_WORK INSTRUCTION_
Reproduce all lines of the listing below in which the word "group" occurs.

<<<<

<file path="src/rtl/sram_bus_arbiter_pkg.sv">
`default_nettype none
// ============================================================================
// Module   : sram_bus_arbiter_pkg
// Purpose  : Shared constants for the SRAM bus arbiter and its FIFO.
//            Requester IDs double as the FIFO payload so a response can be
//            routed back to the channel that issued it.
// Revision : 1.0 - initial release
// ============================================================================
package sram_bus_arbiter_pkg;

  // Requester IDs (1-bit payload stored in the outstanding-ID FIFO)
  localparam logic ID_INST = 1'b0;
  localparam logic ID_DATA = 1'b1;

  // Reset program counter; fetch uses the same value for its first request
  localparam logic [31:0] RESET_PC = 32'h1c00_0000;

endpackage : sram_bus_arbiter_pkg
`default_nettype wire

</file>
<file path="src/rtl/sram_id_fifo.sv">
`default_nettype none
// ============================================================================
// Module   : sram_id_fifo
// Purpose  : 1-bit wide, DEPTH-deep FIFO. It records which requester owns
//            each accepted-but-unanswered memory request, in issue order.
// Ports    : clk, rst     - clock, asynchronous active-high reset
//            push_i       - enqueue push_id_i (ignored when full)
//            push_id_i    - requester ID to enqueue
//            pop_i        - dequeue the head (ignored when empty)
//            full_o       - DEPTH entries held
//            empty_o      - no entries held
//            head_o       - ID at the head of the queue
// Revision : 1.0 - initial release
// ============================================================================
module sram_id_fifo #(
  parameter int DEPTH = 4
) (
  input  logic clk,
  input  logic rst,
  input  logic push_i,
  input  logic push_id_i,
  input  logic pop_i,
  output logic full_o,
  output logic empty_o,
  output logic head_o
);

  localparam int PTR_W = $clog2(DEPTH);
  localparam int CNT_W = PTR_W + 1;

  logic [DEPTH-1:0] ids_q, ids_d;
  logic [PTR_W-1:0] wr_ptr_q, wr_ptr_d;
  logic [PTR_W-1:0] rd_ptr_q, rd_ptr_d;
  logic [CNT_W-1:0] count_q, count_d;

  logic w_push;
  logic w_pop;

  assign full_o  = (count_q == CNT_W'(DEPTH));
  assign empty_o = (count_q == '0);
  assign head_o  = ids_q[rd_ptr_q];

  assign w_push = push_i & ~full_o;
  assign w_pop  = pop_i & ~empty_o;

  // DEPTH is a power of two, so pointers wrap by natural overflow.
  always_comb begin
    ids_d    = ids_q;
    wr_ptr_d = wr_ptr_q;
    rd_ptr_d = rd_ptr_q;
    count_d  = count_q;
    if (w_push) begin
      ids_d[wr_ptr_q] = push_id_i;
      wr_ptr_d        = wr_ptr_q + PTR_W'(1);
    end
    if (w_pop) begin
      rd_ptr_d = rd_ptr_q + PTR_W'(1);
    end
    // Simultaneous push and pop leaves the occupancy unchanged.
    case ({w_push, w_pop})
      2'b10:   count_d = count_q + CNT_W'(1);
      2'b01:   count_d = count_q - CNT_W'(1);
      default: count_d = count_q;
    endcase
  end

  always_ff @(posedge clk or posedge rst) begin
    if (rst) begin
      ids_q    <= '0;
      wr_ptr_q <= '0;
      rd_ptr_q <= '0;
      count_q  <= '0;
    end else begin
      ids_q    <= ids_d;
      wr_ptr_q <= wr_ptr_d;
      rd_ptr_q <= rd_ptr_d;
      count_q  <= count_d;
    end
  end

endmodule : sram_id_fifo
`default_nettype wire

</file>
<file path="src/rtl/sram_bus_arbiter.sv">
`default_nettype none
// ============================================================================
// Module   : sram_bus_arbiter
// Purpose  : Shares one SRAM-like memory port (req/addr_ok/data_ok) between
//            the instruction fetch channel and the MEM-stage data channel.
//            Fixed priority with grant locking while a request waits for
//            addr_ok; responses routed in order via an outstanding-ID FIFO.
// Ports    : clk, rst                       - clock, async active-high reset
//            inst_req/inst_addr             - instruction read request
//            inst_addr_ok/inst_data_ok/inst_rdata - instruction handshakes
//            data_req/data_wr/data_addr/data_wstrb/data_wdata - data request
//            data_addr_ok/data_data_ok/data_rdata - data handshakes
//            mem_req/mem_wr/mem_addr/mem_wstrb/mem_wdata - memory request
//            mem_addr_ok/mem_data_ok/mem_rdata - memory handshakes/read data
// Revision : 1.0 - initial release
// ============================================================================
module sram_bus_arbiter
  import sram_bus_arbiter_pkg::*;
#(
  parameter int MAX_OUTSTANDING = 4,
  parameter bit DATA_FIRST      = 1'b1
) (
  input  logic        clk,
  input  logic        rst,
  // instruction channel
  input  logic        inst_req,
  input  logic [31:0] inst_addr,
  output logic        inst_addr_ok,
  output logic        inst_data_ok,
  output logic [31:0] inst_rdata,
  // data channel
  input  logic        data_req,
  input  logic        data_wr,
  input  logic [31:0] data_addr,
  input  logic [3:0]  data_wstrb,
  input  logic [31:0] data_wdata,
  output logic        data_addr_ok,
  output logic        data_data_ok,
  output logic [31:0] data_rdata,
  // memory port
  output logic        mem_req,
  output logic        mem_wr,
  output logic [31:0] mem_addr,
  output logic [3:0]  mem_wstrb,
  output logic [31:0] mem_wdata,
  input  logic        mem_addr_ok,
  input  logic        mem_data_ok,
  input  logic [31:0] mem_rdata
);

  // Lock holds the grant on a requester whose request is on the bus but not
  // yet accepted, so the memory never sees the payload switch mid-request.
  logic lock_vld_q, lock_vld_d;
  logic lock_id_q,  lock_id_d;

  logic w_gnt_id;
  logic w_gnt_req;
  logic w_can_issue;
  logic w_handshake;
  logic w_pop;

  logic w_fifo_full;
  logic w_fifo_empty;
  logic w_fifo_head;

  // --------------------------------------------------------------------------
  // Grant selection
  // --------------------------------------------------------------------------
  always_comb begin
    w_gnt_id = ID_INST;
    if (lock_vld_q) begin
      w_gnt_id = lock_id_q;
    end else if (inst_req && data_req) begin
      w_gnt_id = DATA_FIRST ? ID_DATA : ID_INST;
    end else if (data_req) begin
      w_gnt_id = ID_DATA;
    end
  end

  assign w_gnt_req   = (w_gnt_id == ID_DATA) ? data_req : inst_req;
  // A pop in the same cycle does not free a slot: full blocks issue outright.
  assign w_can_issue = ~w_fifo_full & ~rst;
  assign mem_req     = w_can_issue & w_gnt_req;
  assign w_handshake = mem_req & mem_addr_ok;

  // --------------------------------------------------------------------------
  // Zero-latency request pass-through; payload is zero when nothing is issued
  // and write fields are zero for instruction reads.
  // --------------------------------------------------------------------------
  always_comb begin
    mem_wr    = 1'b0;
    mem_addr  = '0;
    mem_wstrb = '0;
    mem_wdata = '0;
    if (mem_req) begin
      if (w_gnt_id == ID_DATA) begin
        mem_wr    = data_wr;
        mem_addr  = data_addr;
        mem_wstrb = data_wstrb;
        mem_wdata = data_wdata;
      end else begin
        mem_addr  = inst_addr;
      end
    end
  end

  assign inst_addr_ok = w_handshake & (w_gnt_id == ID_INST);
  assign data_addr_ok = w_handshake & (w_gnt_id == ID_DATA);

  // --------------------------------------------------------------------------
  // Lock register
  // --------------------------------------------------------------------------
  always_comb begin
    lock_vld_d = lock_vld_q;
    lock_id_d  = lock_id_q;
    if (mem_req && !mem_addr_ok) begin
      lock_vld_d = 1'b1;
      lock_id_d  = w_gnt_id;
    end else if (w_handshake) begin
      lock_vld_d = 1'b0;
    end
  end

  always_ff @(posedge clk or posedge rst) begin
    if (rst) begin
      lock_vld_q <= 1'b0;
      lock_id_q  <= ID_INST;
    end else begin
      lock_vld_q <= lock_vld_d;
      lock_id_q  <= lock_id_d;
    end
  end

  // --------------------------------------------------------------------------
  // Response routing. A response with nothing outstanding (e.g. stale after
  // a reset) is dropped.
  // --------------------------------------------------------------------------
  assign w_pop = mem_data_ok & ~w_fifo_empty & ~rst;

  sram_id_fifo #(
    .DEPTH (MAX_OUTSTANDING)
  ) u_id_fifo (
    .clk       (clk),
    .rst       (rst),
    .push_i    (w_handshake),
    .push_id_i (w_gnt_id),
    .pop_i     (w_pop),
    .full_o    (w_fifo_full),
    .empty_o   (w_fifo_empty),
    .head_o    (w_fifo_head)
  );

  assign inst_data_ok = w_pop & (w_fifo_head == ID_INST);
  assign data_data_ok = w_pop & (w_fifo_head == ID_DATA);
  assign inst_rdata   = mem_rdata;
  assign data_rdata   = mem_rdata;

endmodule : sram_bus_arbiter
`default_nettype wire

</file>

>>>>
<<<<

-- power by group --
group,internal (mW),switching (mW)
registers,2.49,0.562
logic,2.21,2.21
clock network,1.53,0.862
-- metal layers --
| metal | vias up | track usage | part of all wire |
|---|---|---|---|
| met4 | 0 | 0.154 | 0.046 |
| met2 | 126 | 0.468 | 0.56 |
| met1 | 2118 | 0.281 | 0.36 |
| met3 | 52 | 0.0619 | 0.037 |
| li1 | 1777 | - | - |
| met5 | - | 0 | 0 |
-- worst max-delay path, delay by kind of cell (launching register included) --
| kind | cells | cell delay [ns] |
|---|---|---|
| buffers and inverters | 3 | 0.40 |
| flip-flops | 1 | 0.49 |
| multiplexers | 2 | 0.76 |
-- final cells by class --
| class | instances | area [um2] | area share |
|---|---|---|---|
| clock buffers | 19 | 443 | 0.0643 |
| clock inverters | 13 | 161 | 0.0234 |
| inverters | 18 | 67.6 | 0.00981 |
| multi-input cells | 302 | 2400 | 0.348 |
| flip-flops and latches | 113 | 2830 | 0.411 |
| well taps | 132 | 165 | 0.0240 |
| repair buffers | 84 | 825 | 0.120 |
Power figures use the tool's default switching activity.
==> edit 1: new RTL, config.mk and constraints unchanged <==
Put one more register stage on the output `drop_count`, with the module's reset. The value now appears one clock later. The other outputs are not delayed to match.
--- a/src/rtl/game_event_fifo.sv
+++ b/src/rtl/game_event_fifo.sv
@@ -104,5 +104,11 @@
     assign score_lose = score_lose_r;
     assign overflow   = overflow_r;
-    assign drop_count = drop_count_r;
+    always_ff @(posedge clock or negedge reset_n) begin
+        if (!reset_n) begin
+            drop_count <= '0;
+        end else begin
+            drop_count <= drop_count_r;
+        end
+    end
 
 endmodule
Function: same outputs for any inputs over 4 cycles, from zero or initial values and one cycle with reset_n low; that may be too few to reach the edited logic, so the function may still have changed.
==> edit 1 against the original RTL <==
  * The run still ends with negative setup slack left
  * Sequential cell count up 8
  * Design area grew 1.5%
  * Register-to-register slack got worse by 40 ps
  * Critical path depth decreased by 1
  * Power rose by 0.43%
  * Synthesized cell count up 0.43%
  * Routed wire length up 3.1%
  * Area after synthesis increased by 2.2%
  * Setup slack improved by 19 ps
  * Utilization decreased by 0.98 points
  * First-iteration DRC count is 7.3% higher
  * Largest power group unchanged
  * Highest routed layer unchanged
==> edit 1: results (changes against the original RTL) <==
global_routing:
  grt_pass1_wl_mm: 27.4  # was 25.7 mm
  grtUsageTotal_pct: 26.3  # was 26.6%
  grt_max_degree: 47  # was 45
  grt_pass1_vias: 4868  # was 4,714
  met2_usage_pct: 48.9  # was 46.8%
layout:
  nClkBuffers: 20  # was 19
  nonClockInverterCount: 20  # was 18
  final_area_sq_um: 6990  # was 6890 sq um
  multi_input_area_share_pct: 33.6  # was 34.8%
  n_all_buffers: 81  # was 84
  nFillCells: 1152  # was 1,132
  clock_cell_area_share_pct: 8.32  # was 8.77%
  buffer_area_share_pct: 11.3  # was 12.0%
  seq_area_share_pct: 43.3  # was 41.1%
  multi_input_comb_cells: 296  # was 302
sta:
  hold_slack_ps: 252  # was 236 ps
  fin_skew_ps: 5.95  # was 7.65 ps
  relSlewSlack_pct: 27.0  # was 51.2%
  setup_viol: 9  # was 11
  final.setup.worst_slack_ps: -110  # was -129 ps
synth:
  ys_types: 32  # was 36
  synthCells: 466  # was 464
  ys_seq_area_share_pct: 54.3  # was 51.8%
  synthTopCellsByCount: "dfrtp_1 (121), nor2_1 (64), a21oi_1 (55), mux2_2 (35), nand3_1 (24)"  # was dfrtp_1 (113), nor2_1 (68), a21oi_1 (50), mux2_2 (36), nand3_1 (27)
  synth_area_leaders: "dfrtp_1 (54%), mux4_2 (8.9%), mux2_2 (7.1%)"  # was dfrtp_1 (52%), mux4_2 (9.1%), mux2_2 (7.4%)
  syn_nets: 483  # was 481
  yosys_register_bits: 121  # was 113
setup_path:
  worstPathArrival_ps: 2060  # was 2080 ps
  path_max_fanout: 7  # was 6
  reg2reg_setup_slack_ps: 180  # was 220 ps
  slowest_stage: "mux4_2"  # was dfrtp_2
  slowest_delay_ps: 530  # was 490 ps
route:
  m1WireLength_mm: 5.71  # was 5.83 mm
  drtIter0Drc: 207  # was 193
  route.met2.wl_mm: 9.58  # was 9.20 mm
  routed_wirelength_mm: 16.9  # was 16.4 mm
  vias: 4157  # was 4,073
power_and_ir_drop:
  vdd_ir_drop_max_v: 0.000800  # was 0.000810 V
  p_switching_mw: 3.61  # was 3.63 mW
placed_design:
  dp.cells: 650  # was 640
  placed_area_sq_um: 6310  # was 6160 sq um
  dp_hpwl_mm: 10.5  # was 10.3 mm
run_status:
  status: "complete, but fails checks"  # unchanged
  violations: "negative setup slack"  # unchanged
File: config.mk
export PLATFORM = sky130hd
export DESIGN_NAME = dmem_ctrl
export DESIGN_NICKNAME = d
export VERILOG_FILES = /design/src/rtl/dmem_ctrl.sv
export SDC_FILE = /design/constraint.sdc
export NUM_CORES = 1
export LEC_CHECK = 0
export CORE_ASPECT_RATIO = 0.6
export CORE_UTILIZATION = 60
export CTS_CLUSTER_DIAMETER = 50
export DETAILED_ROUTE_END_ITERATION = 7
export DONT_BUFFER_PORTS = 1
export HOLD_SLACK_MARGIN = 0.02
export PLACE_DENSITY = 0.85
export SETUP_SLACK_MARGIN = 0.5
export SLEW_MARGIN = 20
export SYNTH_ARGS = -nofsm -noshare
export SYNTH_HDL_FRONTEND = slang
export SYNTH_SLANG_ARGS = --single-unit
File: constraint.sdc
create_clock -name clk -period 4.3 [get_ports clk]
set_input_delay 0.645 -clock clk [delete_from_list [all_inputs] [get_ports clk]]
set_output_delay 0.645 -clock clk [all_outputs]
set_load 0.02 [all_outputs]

>>>>

_ANSWER SECTION_
-- power by group --
group,internal (mW),switching (mW)
  * Largest power group unchanged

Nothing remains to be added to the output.